• Dr Kris Rallah-Baker, a Yuggera and Biri-Gubba-Juru/Yuggera man, became first Indigenous ophthalmologist. (Fred Hollows Foundation)Source: Fred Hollows Foundation
Leaders in Indigenous health are calling on Australia’s peak ophthalmology training body to apologise to an Aboriginal doctor.
NITV Staff Writer

9 Nov 2018 - 10:00 AM  UPDATED 9 Nov 2018 - 10:00 AM

A medical college CEO has been accused of dismissing an article written by Australia’s first Indigenous ophthalmologist who described his personal experiences of institutional racism.

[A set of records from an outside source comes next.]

$ cat config.mk
export PLATFORM = sky130hd
export DESIGN_NAME = wb_stage_hs
export DESIGN_NICKNAME = d
export VERILOG_FILES = /design/src/rtl/wb_stage_hs.sv
export SDC_FILE = /design/constraint.sdc
export NUM_CORES = 1
export LEC_CHECK = 0
export CAP_MARGIN = 15
export CORE_ASPECT_RATIO = 0.7
export CORE_MARGIN = 5
export CORE_UTILIZATION = 25
export CTS_CLUSTER_SIZE = 8
export DETAILED_ROUTE_END_ITERATION = 6
export DONT_BUFFER_PORTS = 1
export PLACE_DENSITY = 0.43
export SYNTH_ARGS = -nofsm -noshare
export SYNTH_HDL_FRONTEND = slang
export SYNTH_SLANG_ARGS = --single-unit
$ cat constraint.sdc
create_clock -name clk -period 2.2 [get_ports clk]
set_input_delay 0.33 -clock clk [delete_from_list [all_inputs] [get_ports clk]]
set_output_delay 0.33 -clock clk [all_outputs]
set_load 0.03 [all_outputs]
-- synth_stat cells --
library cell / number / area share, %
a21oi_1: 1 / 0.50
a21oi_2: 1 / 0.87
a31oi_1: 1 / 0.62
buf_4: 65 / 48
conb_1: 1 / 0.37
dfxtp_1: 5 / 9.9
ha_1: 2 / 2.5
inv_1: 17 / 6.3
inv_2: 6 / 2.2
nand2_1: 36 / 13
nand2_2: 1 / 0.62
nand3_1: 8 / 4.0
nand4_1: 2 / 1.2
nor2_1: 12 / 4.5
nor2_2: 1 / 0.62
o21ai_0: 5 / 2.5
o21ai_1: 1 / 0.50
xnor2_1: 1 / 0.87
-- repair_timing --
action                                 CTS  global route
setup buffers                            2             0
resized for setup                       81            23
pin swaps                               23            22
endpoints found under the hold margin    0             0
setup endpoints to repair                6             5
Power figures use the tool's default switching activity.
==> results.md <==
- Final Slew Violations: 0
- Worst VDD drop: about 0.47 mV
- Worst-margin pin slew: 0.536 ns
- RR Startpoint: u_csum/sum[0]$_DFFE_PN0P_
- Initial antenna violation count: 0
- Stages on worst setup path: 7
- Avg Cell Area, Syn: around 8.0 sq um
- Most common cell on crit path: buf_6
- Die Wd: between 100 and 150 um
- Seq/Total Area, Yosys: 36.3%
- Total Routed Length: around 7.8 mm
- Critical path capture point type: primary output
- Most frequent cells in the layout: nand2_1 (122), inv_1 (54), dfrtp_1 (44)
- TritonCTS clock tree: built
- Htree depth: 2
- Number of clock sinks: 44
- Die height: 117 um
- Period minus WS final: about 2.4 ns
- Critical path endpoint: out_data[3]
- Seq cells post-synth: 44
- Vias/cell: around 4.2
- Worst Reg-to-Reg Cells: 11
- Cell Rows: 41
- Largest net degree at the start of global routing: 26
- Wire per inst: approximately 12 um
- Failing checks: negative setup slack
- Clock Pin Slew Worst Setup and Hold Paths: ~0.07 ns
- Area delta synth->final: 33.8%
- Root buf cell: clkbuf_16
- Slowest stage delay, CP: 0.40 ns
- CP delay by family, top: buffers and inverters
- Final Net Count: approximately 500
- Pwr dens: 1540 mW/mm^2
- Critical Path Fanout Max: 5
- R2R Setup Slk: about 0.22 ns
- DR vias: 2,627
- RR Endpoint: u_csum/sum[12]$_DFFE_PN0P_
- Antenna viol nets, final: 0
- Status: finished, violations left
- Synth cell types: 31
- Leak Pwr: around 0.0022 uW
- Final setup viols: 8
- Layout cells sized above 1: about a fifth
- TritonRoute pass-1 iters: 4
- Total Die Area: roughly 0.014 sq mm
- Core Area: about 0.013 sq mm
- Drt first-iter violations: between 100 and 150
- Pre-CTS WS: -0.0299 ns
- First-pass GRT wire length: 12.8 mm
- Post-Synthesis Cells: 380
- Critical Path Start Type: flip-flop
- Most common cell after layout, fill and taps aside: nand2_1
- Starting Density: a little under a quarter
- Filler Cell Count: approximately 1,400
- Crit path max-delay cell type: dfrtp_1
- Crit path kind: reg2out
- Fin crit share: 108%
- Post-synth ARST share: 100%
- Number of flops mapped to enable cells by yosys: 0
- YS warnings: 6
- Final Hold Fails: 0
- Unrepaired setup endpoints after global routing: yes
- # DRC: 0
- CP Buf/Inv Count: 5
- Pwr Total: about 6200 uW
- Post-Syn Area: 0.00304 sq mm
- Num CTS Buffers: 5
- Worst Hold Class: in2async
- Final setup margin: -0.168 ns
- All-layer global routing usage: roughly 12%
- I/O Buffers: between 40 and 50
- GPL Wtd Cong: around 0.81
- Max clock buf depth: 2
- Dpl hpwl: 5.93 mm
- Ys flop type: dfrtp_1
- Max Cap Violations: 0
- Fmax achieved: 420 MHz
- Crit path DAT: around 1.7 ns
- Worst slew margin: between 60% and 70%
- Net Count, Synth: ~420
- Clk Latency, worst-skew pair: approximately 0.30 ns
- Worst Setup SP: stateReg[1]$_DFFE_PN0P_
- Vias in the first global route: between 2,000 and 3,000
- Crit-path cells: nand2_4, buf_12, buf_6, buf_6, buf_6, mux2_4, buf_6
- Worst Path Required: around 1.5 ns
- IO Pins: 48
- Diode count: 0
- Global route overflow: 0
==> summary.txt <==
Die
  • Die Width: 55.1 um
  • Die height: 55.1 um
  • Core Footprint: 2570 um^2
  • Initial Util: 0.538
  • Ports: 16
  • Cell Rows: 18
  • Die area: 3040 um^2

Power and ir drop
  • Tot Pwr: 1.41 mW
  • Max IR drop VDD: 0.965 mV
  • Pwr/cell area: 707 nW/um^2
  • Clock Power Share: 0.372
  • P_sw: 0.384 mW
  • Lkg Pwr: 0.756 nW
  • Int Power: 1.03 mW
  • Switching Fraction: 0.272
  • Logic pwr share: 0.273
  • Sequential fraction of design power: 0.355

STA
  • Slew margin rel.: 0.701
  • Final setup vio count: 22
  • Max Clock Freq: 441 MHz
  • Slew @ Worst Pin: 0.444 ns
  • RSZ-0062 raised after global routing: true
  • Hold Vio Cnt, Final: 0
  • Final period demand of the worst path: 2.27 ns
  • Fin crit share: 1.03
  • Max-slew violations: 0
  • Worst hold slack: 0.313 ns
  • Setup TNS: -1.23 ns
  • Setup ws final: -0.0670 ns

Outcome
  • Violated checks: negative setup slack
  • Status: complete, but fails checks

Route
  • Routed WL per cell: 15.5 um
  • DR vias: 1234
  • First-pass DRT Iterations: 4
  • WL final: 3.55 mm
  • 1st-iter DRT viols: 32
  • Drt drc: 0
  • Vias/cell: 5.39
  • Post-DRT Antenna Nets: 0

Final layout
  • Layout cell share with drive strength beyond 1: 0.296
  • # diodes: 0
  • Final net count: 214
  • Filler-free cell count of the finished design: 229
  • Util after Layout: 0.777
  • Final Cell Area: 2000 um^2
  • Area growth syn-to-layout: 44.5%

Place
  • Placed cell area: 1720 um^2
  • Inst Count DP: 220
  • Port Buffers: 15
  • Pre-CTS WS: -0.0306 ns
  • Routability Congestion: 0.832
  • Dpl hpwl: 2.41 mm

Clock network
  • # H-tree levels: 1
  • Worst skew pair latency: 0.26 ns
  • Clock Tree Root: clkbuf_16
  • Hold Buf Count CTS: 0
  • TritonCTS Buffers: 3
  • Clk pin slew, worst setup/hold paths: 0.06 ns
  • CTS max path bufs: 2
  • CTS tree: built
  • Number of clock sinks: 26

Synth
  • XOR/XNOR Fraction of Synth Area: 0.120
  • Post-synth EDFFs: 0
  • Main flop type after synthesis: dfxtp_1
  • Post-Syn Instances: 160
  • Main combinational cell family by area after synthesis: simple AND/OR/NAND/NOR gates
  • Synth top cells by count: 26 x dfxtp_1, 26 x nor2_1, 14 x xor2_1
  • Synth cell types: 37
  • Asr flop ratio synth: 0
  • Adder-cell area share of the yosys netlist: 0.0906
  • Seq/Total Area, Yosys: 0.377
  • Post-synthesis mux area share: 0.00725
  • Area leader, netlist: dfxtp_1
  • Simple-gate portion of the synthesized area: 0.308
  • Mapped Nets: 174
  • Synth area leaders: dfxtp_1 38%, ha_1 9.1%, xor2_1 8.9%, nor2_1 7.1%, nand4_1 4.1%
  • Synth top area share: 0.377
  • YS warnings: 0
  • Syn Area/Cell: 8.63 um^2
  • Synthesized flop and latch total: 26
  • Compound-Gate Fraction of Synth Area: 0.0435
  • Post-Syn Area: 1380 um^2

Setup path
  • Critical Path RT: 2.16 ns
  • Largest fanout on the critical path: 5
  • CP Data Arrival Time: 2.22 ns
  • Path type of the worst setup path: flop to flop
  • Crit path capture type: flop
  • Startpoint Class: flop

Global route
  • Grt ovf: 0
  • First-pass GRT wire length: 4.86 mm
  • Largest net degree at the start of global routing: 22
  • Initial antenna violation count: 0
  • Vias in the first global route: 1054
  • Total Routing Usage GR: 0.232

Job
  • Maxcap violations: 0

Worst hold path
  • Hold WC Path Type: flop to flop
`config.mk`:
```
export PLATFORM = sky130hd
export DESIGN_NAME = hazard_issue_ctrl_flat
export DESIGN_NICKNAME = d
export VERILOG_FILES = /design/src/rtl/hazard_issue_ctrl_pkg.sv /design/src/rtl/hazard_issue_ctrl_if.sv /design/src/rtl/hazard_issue_ctrl_reg_scoreboard.sv /design/src/rtl/hazard_issue_ctrl.sv /design/src/flat_wrapper.sv
export SDC_FILE = /design/constraint.sdc
export NUM_CORES = 1
export LEC_CHECK = 0
export ABC_AREA = 1
export BUFFER_PORTS_ARGS = -buffer_cell sky130_fd_sc_hd__buf_2
export CAP_MARGIN = 20
export CELL_PAD_IN_SITES_DETAIL_PLACEMENT = 1
export CELL_PAD_IN_SITES_GLOBAL_PLACEMENT = 1
export CORE_MARGIN = 2
export CORE_UTILIZATION = 25
export DETAILED_ROUTE_END_ITERATION = 7
export GPL_TIMING_DRIVEN = 0
export PLACE_DENSITY_LB_ADDON = 0.1
export SYNTH_ARGS = -nofsm -noshare
export SYNTH_HDL_FRONTEND = slang
export SYNTH_SLANG_ARGS = --single-unit
```
`constraint.sdc`:
```
create_clock -name CLK -period 2.3 [get_ports CLK]
set_clock_uncertainty 0.2 [all_clocks]
set_input_delay 0.345 -clock CLK [delete_from_list [all_inputs] [get_ports CLK]]
set_output_delay 0.345 -clock CLK [all_outputs]
set_load 0.01 [all_outputs]
```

In an article published in Insight magazine, Kris Rallah-Baker described some of the difficulties he experienced while training.

“My own dealings with blatant racism, degradation, training delays, bullying, harassment and racial vilification are unfortunately considered an unremarkable experienced amongst my Indigenous medical brethren,” he wrote.

“Institutionalised racism, unconscious bias and cultural insensitivity might sound like buzzwords people kick around, but they are real and their impact is real.”

Dr Rallah-Baker went on to recount “countless instances” of racism by people who “had the ability to directly influence progression or failure through the training program.”

He called for more initiatives to encourage young Indigenous people to study ophthalmology. Currently, Dr Rallah-Baker is the only Indigenous ophthalmologist.

David Andrews, the CEO of the Royal Australian and New Zealand College of Ophthalmologists (RANZCO), wrote an open letter in response.

In it he acknowledged a number of cultural awareness initiatives are in place, as well as avenues for staff who are dealing with bullying and discrimination.

“We are continually seeking to improve the training and support available to all trainees and we look forward to the opportunity to support and train other Indigenous candidates through the training program,” he said.

“While it is true that more Indigenous ophthalmologists would be a positive step, it is not true that only Indigenous ophthalmologists can be dedicated to, and culturally sensitive in, providing excellent eye health services.”

But, a group of Indigenous health experts said Dr Andrews’ response undermined Dr Rallah-Bakers’ credibility, and said they need to take his concerns seriously.

A letter, penned by Indigenous health advocates including academic Chelsea Bond, slammed the organisation’s CEO for his letter, which they believe “discounted and dismissed” Dr Rallah-Baker’s experiences, without investigation.

“We urge RANZCO to take up the call for necessary institutional reform needed to ensure that Dr Rallah-Baker is not the first and last Indigenous ophthalmologist in this country,” they wrote.

“We urge you to listen and learn from his experiences.”

Dr Bond told NITV News RANZCO should apologise.

“At no point in his editorial did he acknowledge the validity of Dr Rallah-Baker’s claims. He is the only Indigenous ophthalmologist, and to be treated this way publicly – it’s a public shaming of a respected medical professional,” she said.

“It’s clear whitesplaining... The response represented Aboriginal people as being in need of saving, and not being trusted to tell our own experiences.”

NITV News contacted Dr Andrews, and he said he had no comment.